• Work request
From the listing below, extract each line containing the string "assign".

====

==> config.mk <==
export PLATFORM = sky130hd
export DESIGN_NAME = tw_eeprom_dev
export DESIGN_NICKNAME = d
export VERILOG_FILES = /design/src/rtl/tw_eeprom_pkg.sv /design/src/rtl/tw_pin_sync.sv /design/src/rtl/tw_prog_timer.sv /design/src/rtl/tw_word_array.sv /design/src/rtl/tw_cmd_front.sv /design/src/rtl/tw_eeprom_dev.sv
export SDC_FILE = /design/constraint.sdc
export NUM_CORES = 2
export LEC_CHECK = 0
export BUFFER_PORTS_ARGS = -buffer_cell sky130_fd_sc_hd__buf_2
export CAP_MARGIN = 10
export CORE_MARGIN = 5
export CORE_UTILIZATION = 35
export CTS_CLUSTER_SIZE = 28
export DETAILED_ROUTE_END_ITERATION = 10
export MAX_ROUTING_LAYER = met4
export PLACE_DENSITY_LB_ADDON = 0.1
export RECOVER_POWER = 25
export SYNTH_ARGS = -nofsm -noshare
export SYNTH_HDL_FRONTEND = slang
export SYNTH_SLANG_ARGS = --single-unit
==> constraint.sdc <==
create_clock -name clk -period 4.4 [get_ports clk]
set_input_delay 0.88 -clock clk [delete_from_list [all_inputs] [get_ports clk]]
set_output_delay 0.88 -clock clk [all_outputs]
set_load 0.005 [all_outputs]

====

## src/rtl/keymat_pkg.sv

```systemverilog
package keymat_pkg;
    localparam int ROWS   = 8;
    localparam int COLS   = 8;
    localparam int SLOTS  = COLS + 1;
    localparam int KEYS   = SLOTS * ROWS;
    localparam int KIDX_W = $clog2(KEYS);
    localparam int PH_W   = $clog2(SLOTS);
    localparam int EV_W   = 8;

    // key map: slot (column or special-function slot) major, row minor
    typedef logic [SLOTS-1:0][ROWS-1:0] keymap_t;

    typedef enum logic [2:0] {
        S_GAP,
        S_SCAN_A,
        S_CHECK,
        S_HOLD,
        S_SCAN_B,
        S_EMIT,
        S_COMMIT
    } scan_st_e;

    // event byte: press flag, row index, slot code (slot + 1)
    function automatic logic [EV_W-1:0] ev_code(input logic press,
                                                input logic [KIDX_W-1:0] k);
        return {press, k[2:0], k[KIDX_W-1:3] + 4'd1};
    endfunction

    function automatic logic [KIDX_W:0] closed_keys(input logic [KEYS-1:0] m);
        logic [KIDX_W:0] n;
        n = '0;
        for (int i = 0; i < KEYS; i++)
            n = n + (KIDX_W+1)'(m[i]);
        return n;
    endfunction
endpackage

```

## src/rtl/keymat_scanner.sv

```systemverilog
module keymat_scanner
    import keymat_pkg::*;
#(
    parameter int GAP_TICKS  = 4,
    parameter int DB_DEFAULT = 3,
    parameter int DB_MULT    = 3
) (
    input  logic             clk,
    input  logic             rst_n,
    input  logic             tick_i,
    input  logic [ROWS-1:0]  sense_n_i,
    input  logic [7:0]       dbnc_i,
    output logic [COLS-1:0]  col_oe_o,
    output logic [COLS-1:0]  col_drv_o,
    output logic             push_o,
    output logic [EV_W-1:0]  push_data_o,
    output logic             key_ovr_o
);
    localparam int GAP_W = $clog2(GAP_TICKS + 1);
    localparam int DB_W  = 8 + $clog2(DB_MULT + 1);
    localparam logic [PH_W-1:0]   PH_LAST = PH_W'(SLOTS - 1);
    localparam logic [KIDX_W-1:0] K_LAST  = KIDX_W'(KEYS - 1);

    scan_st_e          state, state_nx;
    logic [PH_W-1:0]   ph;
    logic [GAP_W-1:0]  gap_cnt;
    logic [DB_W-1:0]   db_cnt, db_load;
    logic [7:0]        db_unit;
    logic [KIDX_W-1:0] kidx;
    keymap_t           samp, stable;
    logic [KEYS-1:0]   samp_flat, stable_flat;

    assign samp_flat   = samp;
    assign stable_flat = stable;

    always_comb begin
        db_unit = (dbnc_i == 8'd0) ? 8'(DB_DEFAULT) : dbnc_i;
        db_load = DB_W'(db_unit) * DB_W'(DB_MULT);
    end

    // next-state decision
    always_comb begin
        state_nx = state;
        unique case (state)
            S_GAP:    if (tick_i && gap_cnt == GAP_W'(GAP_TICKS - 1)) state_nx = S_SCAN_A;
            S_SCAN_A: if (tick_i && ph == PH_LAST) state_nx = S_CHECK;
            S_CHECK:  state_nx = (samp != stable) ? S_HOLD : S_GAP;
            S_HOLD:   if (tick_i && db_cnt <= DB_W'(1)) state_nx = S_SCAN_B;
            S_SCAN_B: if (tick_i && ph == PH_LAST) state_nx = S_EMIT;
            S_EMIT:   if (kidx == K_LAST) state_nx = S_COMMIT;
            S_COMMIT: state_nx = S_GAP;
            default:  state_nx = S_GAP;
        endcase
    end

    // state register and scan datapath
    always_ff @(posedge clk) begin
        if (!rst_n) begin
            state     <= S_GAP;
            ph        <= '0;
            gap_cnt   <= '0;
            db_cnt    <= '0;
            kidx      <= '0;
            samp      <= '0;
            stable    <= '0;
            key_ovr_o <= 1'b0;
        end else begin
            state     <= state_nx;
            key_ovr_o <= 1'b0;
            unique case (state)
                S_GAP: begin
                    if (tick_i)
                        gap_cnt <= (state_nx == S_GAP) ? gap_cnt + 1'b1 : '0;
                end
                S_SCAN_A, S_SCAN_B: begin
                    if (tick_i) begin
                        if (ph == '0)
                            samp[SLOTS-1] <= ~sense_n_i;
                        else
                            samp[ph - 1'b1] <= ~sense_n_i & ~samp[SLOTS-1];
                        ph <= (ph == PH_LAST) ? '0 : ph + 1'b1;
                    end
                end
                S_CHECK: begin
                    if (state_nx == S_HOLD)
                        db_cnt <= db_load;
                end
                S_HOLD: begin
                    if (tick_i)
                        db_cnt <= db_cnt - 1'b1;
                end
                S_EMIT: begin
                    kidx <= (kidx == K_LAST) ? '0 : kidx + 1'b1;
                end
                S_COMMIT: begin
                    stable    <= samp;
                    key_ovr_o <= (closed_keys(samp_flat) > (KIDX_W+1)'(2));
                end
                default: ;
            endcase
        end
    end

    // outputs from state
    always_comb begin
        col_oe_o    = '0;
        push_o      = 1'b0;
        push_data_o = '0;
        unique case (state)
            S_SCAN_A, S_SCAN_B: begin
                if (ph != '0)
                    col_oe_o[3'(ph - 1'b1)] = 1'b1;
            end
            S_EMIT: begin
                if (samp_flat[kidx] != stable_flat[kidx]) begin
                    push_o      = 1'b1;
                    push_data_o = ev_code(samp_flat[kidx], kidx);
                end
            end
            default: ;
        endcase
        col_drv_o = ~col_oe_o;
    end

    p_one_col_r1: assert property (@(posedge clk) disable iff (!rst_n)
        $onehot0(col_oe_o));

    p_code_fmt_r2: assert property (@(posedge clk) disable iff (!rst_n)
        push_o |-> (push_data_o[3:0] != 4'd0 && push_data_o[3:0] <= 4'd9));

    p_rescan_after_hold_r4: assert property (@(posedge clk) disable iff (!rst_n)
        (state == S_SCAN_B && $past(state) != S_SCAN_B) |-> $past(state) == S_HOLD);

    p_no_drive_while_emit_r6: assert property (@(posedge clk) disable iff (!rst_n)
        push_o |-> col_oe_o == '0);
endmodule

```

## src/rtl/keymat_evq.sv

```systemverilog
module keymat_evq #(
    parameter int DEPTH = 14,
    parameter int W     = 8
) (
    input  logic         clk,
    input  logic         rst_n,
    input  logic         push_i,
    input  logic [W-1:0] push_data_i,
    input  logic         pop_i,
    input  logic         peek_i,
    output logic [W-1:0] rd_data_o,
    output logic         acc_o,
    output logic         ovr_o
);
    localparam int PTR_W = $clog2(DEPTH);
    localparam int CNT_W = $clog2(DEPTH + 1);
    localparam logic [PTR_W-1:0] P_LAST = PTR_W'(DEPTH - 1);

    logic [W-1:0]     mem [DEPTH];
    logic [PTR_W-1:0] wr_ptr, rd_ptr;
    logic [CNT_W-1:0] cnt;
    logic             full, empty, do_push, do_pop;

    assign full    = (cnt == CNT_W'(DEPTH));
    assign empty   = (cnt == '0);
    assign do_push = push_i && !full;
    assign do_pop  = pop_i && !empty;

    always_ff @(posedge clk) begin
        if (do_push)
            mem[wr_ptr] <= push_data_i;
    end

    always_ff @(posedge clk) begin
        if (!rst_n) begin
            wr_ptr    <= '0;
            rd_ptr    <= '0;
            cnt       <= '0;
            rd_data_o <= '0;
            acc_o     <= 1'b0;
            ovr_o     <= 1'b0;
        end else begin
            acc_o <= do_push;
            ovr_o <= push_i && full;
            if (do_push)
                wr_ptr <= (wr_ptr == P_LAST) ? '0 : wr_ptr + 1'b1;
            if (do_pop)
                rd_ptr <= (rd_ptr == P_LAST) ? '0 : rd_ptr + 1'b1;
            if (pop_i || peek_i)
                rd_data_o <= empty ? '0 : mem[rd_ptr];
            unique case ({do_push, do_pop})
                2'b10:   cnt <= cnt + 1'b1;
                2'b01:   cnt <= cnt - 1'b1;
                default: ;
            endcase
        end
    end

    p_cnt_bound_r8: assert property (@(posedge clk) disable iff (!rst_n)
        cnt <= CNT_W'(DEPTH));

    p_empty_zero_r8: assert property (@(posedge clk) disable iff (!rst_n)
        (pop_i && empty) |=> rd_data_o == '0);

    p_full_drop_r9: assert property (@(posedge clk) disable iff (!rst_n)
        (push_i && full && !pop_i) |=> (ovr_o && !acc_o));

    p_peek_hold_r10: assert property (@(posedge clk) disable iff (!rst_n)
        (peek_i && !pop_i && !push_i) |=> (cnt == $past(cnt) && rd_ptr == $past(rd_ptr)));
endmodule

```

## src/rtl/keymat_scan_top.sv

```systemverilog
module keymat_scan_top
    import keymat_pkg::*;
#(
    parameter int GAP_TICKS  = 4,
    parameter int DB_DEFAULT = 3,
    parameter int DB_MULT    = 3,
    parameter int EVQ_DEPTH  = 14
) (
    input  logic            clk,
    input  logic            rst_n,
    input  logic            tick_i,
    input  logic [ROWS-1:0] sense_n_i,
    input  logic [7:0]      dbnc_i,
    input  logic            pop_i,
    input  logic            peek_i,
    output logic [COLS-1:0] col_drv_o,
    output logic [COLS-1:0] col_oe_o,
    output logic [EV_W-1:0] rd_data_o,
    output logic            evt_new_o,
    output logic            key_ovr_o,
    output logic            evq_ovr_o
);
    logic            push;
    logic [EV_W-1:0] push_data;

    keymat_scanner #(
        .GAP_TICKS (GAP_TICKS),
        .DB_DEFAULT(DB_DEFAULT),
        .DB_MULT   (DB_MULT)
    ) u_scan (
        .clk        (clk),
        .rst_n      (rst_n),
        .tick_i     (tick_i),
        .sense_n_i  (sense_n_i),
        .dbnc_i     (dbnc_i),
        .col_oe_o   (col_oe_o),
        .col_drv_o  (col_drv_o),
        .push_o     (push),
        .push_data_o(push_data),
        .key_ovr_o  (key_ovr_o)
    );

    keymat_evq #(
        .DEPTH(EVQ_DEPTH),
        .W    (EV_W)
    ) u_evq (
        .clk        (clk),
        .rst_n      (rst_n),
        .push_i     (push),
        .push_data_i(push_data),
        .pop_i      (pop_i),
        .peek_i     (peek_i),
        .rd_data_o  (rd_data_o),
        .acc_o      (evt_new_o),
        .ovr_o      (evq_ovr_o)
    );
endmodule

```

====

• Result for this exercise
    assign samp_flat   = samp;
    assign stable_flat = stable;
    assign full    = (cnt == CNT_W'(DEPTH));
    assign empty   = (cnt == '0);
    assign do_push = push_i && !full;
    assign do_pop  = pop_i && !empty;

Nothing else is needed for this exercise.